In the email, which was obtained through a Freedom of Information Act, Clinton was praising the author of a Huffington Post article who had defended her after it was reported that she had ordered US diplomats to obtain DNA and passwords from UN officials.

WikiLeaks tweeted, “New email from Hillary Clinton (“[email protected]”) released by State Department talking about @WikiLeaks exposing her ordering US diplomats to steal DNA and passwords from UN leadership.”

Clinton wrote in the email, “Nice words from David. Can we get other voices out there making the case? Even my husband told me he was confused about my ordering diplomats to “spy” at the UN and was relieved to hear I had nto but wondered why I didn’t say that. Also, Stengel at TIME interviewed Assange by Skype and give him a platform to call for me to resign over my spying. I think we need to address this.”
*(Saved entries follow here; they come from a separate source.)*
File: flow/design.v
`timescale 1ns / 1ps
module data_communication_net #(
  parameter  T_DATA_WIDTH = 8,
             S_DATA_COUNT = 2,
             M_DATA_COUNT = 3,
             T_ID___WIDTH = $clog2(S_DATA_COUNT), 
             T_DEST_WIDTH = $clog2(M_DATA_COUNT)
) (
  input  logic [T_DATA_WIDTH-1:0] s_data_i [S_DATA_COUNT-1:0],
  input  logic [T_DEST_WIDTH-1:0] s_dest_i [S_DATA_COUNT-1:0],
  input  logic [S_DATA_COUNT-1:0] s_last_i,
  input  logic [S_DATA_COUNT-1:0] s_valid_i,
  output logic [S_DATA_COUNT-1:0] s_ready_o,
  output logic [T_DATA_WIDTH-1:0] m_data_o [M_DATA_COUNT-1:0],
  output logic [T_ID___WIDTH-1:0] m_id_o   [M_DATA_COUNT-1:0],
  output logic [M_DATA_COUNT-1:0] m_last_o,
  output logic [M_DATA_COUNT-1:0] m_valid_o,
  input  logic [M_DATA_COUNT-1:0] m_ready_i,
  input  logic [T_ID___WIDTH-1:0] grant_i  [M_DATA_COUNT-1:0]
);
  always_comb begin
    for (int s_idx = 0; s_idx < M_DATA_COUNT; s_idx++) begin
      m_id_o   [s_idx]  = grant_i[s_idx];
      m_data_o [s_idx]  = s_data_i[grant_i[s_idx]];
      m_valid_o[s_idx]  = (s_dest_i[grant_i[s_idx]] == s_idx) && s_valid_i[grant_i[s_idx]];
      m_last_o [s_idx]  = s_last_i[grant_i[s_idx]];
    end 
    for (int m_idx = 0; m_idx < S_DATA_COUNT; m_idx++) begin
      s_ready_o[m_idx] = m_valid_o[s_dest_i[m_idx]] && m_ready_i[s_dest_i[m_idx]];
    end 
  end
endmodule
## /design/flow/constraint.sdc

```tcl
current_design arbiters_unit

set clk_period 2.6
set clk_io_pct 0.2

create_clock -name clk0 -period $clk_period [get_ports {clk_i}]

set non_clock_inputs [all_inputs -no_clocks]
set_input_delay [expr $clk_period * $clk_io_pct] -clock clk0 $non_clock_inputs
set_output_delay [expr $clk_period * $clk_io_pct] -clock clk0 [all_outputs]
```

## /design/flow/config.mk

```make
export PLATFORM = sky130hd
export DESIGN_NAME = arbiters_unit
export DESIGN_NICKNAME = arbiters_unit
export VERILOG_FILES = /design/flow/design.v
export SDC_FILE = /design/flow/constraint.sdc
export NUM_CORES = 4
export LEC_CHECK = 1
export CORE_AREA = 10 10 112 112
export DIE_AREA = 0 0 122 122
export SYNTH_HDL_FRONTEND = slang
```

## /design/flow/run.sh

```bash
#!/bin/bash
# OpenROAD 26Q1-2900-gdf79404cd8, Yosys 0.63+post, stock flow scripts
make -C /OpenROAD-flow-scripts/flow DESIGN_CONFIG=/design/flow/config.mk WORK_HOME=/design/flow/orfs finish
```
===== flow/design.v =====
`timescale 1ns / 1ps
module spi_topmodule#(
    parameter cpol = 1'b0,   
    parameter cpha = 1'b0    
)(
    input clk,
    input rst,
    input ss,
    input start,
    input [7:0]data_in,
    input miso,
    output reg mosi,
    output reg sclk,
    output reg [7:0]data_out,
    output reg done,
  output   reg [7:0] shift_in, 
  output  reg [7:0] shift_out );
    localparam Idle =2'b00,
               Transfer=2'b01,
               Done=2'b10; 
    reg [1:0] state, next_state;
    reg[2:0] bit_count;
  always @(*) begin
        case(state)
            Idle: next_state = (!ss) ? Transfer : Idle;
            Transfer: next_state = (bit_count == 3'd7 && sclk == cpol) ? Done : Transfer;
            Done: next_state = (ss) ? Idle : Done;
            default: next_state = Idle;
        endcase
    end
  always @(posedge clk or posedge rst) begin
        if (rst)
            state <= Idle;
        else
            state <= next_state;
    end 
   always @(posedge clk or posedge rst) begin
    if (rst) begin
        sclk <=cpol;
        done<=0;
        mosi <=0;
        shift_in<=0;
        shift_out<=0;
        data_out<=0;
        bit_count <=3'd7;
      end
      else begin
      case (state)
      Idle : begin
          bit_count<=0;
          shift_out<=data_in;
          done<=0;
          shift_in=0;
          sclk<=cpol;
          state<=next_state;
      end
     Transfer: begin
         sclk <= ~sclk;    
    if ((cpha == 0 && sclk == ~cpol) || (cpha == 1 && sclk == cpol)) begin
         mosi <= shift_out[7];
        shift_out <= {shift_out[6:0], 1'b0};
        shift_in <= {shift_in[6:0], miso};
          if (bit_count != 0)
            bit_count <= bit_count - 1;
            state<=next_state;
end
    end
      Done: begin
                 done <= 1;
                    data_out <= shift_in;
                    sclk <= cpol;
                    mosi <= 0;
                end
            endcase
        end
    end
endmodule
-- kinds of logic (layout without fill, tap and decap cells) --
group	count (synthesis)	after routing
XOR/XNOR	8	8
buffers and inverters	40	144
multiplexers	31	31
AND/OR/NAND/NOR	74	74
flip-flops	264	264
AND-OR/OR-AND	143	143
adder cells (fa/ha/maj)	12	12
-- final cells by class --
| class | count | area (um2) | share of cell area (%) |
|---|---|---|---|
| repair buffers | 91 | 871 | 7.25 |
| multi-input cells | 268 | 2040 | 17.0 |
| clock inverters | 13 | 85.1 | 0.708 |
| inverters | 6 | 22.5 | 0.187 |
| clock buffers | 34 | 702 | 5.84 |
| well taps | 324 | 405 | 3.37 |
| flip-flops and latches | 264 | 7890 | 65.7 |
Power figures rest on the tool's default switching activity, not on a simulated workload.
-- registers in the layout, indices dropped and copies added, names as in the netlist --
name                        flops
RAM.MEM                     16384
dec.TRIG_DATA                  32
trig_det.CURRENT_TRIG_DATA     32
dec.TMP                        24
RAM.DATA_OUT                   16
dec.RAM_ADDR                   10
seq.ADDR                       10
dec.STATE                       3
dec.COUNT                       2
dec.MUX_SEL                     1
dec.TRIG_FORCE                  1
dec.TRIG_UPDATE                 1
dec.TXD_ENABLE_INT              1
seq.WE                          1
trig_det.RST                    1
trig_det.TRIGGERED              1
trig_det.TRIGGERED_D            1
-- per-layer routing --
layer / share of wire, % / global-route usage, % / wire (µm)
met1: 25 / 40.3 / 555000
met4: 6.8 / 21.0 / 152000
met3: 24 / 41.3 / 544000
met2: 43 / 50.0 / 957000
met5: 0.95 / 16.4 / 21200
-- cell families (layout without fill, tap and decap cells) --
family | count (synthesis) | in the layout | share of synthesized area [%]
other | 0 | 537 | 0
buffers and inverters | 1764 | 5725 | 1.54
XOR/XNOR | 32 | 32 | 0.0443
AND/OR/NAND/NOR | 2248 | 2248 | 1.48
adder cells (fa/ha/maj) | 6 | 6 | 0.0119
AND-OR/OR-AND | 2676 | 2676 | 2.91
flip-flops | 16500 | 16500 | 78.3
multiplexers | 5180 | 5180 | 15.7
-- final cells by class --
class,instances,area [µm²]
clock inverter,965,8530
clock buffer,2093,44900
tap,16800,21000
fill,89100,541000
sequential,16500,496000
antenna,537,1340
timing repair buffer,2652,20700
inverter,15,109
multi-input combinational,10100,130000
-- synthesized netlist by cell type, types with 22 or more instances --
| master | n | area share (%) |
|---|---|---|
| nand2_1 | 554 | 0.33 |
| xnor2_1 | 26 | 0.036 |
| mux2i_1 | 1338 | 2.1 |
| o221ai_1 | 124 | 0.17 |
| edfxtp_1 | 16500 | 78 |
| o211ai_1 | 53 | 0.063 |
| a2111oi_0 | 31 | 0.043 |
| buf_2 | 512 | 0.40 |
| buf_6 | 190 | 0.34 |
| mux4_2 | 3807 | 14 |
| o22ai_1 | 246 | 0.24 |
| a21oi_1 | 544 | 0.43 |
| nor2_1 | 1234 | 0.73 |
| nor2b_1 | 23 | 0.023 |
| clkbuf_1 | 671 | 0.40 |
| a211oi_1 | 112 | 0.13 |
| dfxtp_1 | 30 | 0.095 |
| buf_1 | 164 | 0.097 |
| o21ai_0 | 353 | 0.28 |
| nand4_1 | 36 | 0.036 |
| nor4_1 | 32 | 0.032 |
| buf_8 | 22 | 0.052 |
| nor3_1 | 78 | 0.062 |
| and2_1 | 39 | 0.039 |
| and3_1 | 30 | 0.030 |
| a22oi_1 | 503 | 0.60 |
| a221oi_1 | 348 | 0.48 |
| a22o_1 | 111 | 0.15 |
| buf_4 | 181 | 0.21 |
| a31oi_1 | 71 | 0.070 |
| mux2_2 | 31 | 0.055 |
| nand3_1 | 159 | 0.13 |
--- design/flow/design.v ---
module fsm_buggy(clk,reset,requested_floor,wait_floor,door,Up,Down,y);
input clk,reset;
input [3:0] requested_floor;
output reg[1:0] door;
output reg[1:0] Up;
output reg[1:0] Down;
output reg[1:0] wait_floor;
output [3:0] y;
reg [3:0] current_floor ;
always @ (posedge clk)
    begin
        if(reset)
        begin
            current_floor=4'd0;
            wait_floor=4'd1;
            door = 1'd1;
            Up=1'd0;
            Down=1'd0;
        end
        else
        begin
            if(requested_floor < 4'd15)
            begin
                if(requested_floor < current_floor)
                begin
                    current_floor=current_floor-1;
                    door=1'd0;
                    wait_floor=4'd0;
                    Up=1'd0;
                    Down=1'd1;
                end
                else if (requested_floor > current_floor)
                begin
                    current_floor = current_floor-1;
                    door=1'd0;
                    wait_floor=4'd0;
                    Up=1'd1;
                    Down=1'd0;
                end
                else if(requested_floor == current_floor)
                begin
                    current_floor = requested_floor;
                    door=1'd1;
                    wait_floor=4'd1;
                    Up=1'd0;
                    Down=1'd0;
                end
            end
        end
    end
assign y = current_floor;
endmodule
[flow/run.sh]
#!/bin/bash
# OpenROAD 26Q1-2900-gdf79404cd8, Yosys 0.63+post, stock flow scripts
make -C /OpenROAD-flow-scripts/flow DESIGN_CONFIG=/design/flow/config.mk WORK_HOME=/design/flow/orfs finish
[flow/config.mk]
export PLATFORM = sky130hd
export DESIGN_NAME = fsm
export DESIGN_NICKNAME = fsm
export VERILOG_FILES = /design/flow/design.v
export SDC_FILE = /design/flow/constraint.sdc
export NUM_CORES = 4
export LEC_CHECK = 1
export CORE_AREA = 10 10 70 70
export DIE_AREA = 0 0 80 80
[flow/constraint.sdc]
current_design fsm

set clk_period 2.5
set clk_io_pct 0.2

create_clock -name clk0 -period $clk_period [get_ports {clk}]

set non_clock_inputs [all_inputs -no_clocks]
set_input_delay [expr $clk_period * $clk_io_pct] -clock clk0 $non_clock_inputs
set_output_delay [expr $clk_period * $clk_io_pct] -clock clk0 [all_outputs]
[flow/design.v]
module fsm(clk,reset,requested_floor,wait_floor,door,Up,Down,y);
input clk,reset;
input [3:0] requested_floor;
output reg[1:0] door;
output reg[1:0] Up;
output reg[1:0] Down;
output reg[1:0] wait_floor;
output [3:0] y;
reg [3:0] current_floor ;
always @ (posedge clk)
    begin
        if(reset)
        begin
            current_floor=4'd0;
            wait_floor=4'd1;
            door = 1'd1;
            Up=1'd0;
            Down=1'd0;
        end
        else
        begin
            if(requested_floor < 4'd15)
            begin
                if(requested_floor < current_floor)
                begin
                    current_floor=current_floor-1;
                    door=1'd0;
                    wait_floor=4'd0;
                    Up=1'd0;
                    Down=1'd1;
                end
                else if (requested_floor > current_floor)
                begin
                    current_floor = current_floor+1;
                    door=1'd0;
                    wait_floor=4'd0;
                    Up=1'd1;
                    Down=1'd0;
                end
                else if(requested_floor == current_floor)
                begin
                    current_floor = requested_floor;
                    door=1'd1;
                    wait_floor=4'd1;
                    Up=1'd0;
                    Down=1'd0;
                end
            end
        end
    end
assign y = current_floor;
endmodule
==> impl_metrics.ini <==
; generated from flow reports
[yosys]
synthCells = 75
xor_area_share_pct = 2.81
yosysTopAreaCellShare_pct = 22.4
yosys_area_um2 = 624
yosysUniqueCellTypes = 32
ys_sh_aoi_pct = 26.9
syn-cell-area_um2 = 624
yosys_cells = 75
simple_gate_area_share_pct = 23.8
top_area_cell = dfxtp_1
fa_ha_area_share_pct = 12.0
synth-seq-cells = 7
top_logic_kind = AND-OR/OR-AND gates
synth.avg_cell_area_um2 = 8.32
yosysSeqAreaShare_pct = 22.4
flop_cell = dfxtp_1
topCellsByArea = dfxtp_1 (22%), ha_1 (12%), buf_4 (7.2%), nand2_1 (4.2%), nand3_1 (4.0%)
yosys_warnings = 1
ys_async_sr_fraction_pct = 0
edf_count = 0
ys_sh_mux_pct = 0

[grt]
grt_antenna_before_repair = 0
grt_usage_pct = 4.78
grt-ovfl-total = 0
grt_max_degree = 11
grt_pass1_vias = 563
grt_pass1_wl_um = 2620

[clocking]
htreeDepth = 1
cts.sinks = 7
post-cts-setup-buffers = 0
numCtsBuffers = 3
clockBufferDepth = 2
cts_root_buf = clkbuf_4
cts_hold_buffers = 0
path_clk_slew_ns = 0.05
cts_tree = built
clk-insertion-delay-late_ns = 0.25
cts_resized = 0

[final_timing]
holdWs_ns = 0.452
grt_setup_unrepaired = no
fmax_mhz = 461
fin_worst_skew_ns = 0.00556
fin_crit_ns = 2.17
slew_violations = 0
period_used_pct = 86.7
finalSetupViolCount = 0
setup_tns_ns = 0
hold_violations = 0

[finish]
drive_above_1_share_pct = 14.4
fin_util_pct = 23.9
areaGrowthSynthToFinish_pct = 30.7

[floorplanning]
die_w_um = 80
die_height_um = 80
dieArea_um2 = 6400
fp-utilization_pct = 18.3
io_pins = 18
std_cell_rows = 21
core_um2 = 3420

[pwr]
p_leak_uw = 0.000324
ir_worst_vdd_uv = 184
finalPower_uw = 714
powerDensity_nw_per_um2 = 875

[drt]
ant_nets = 0
antenna-diode-count = 0
wire_per_inst_um = 11.6
dr_total_vias = 572
viasPerCell = 4.21
drt-total-wl_um = 1570
drc = 0
drt_first_pass_iters = 3
drt_iter0_drc = 20

[worst_hold_path]
min_path_type = flop to flop

[worst_setup_path]
startpoint_type = primary input
crit_fanout = 7
worstSetupPathType = primary input to flop
cp.required_ns = 2.63
rrSetupSlack_ns = 0.57
end_kind = flop
worst-endpoint-arrival_ns = 2.30

[placed_design]
place.port_buffers = 13
place_congestion = 0.904
dp.final_hpwl_um = 1290

[flow_run]
warning_count = 26
maxCapViolations = 0

[status]
status = completed
==> sequential cells by signal, summed over array words and instances, names as in the netlist <==
name / count
current_floor: 4
Down: 1
Up: 1
door: 1
==> final timing paths <==
check        cells after the start               start  endpoint
max                              7  requested_floor[1]   door[0]
min                              2               Up[0]     Up[0]
max reg2reg                      7    current_floor[1]   door[0]
min reg2reg                      2               Up[0]     Up[0]
==> area by class of cell <==
| cell class | count | area, um2 |
|---|---|---|
| Multi-Input combinational cell | 58 | 424 |
| Fill cell | 378 | 2600 |
| Sequential cell | 7 | 140 |
| Clock buffer | 4 | 26.3 |
| Timing Repair Buffer | 15 | 145 |
| Inverter | 6 | 22.5 |
| Tap cell | 46 | 57.6 |
==> placed cells by master, fill, tap and decap left out, types with 2 or more instances in the layout <==
cell,Yosys,routed
nor2_1,3,3
a21oi_1,4,4
clkdlybuf4s50_1,0,13
dfxtp_1,7,7
and3_1,3,3
ha_1,6,6
a21o_1,2,2
nand2_1,7,7
buf_4,6,2
nand4_1,2,2
and4_1,2,2
clkbuf_4,0,3
inv_1,6,6
nand2_2,2,2
nand3_1,5,5
conb_1,1,4
a21oi_2,2,2
==> synthesized netlist by cell type (2+ instances only) <==
cell type  n
a21o_1     2
a21oi_1    4
a21oi_2    2
and3_1     3
and4_1     2
buf_4      6
dfxtp_1    7
ha_1       6
inv_1      6
nand2_1    7
nand2_2    2
nand3_1    5
nand4_1    2
nor2_1     3
==> kinds of logic after synthesis <==
group | count (synthesis)
simple gates | 27
compound gates | 19
buf+inv | 13
flops | 7
fa+ha+maj | 6
xor+xnor | 2
other cells | 1
==> report_power, final <==
part / internal [uW] / total, uW / switching, uW
logic: 227 / 421 / 194
clock network: 60.8 / 100 / 39.4
registers: 148 / 192 / 44.5
total: 436 / 714 / 278
==> through the flow <==
stage | setup WS [ns] | std cells | cell area [um2]
finish | 0.332 | 136 | 816
floorplan | 0.699 | 78 | 636
CTS | 0.350 | 136 | 816
detailed placement | 0.0915 | 132 | 790
global placement | 0.114 | 132 | 790
global route | 0.277 | 136 | 816
==> metal layers <==
layer	vias up	share of wire [%]	GRT usage, %
met1	266	45	6.15
met4	0	0.95	1.06
met5	-	0	0
met3	2	2.7	0.795
met2	9	52	8.11
li1	295	-	-
==> worst max-delay path, cell delays in order <==
cell             delay (ns)
clkdlybuf4s50_1        0.55
ha_1                   0.28
nor2b_4                0.15
o211ai_4               0.24
nand2_2                0.14
and3_1                 0.19
a211o_1                0.25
Along with the Tweet, WikiLeaks provided a link to the “backstory” on the matter, published by The Guardian on Nov. 28, 2010. The Guardian wrote:

A classified directive which appears to blur the line between diplomacy and spying was issued to US diplomats under Hillary Clinton’s name in July 2009, demanding forensic technical details about the communications systems used by top UN officials, including passwords and personal encryption keys used in private and commercial networks for official communications.

It called for detailed biometric information “on key UN officials, to include undersecretaries, heads of specialised agencies and their chief advisers, top SYG [secretary general] aides, heads of peace operations and political field missions, including force commanders” as well as intelligence on Ban’s “management and decision-making style and his influence on the secretariat”. A parallel intelligence directive sent to diplomats in the Democratic Republic of the Congo, Uganda, Rwanda and Burundi said biometric data included DNA, fingerprints and iris scans.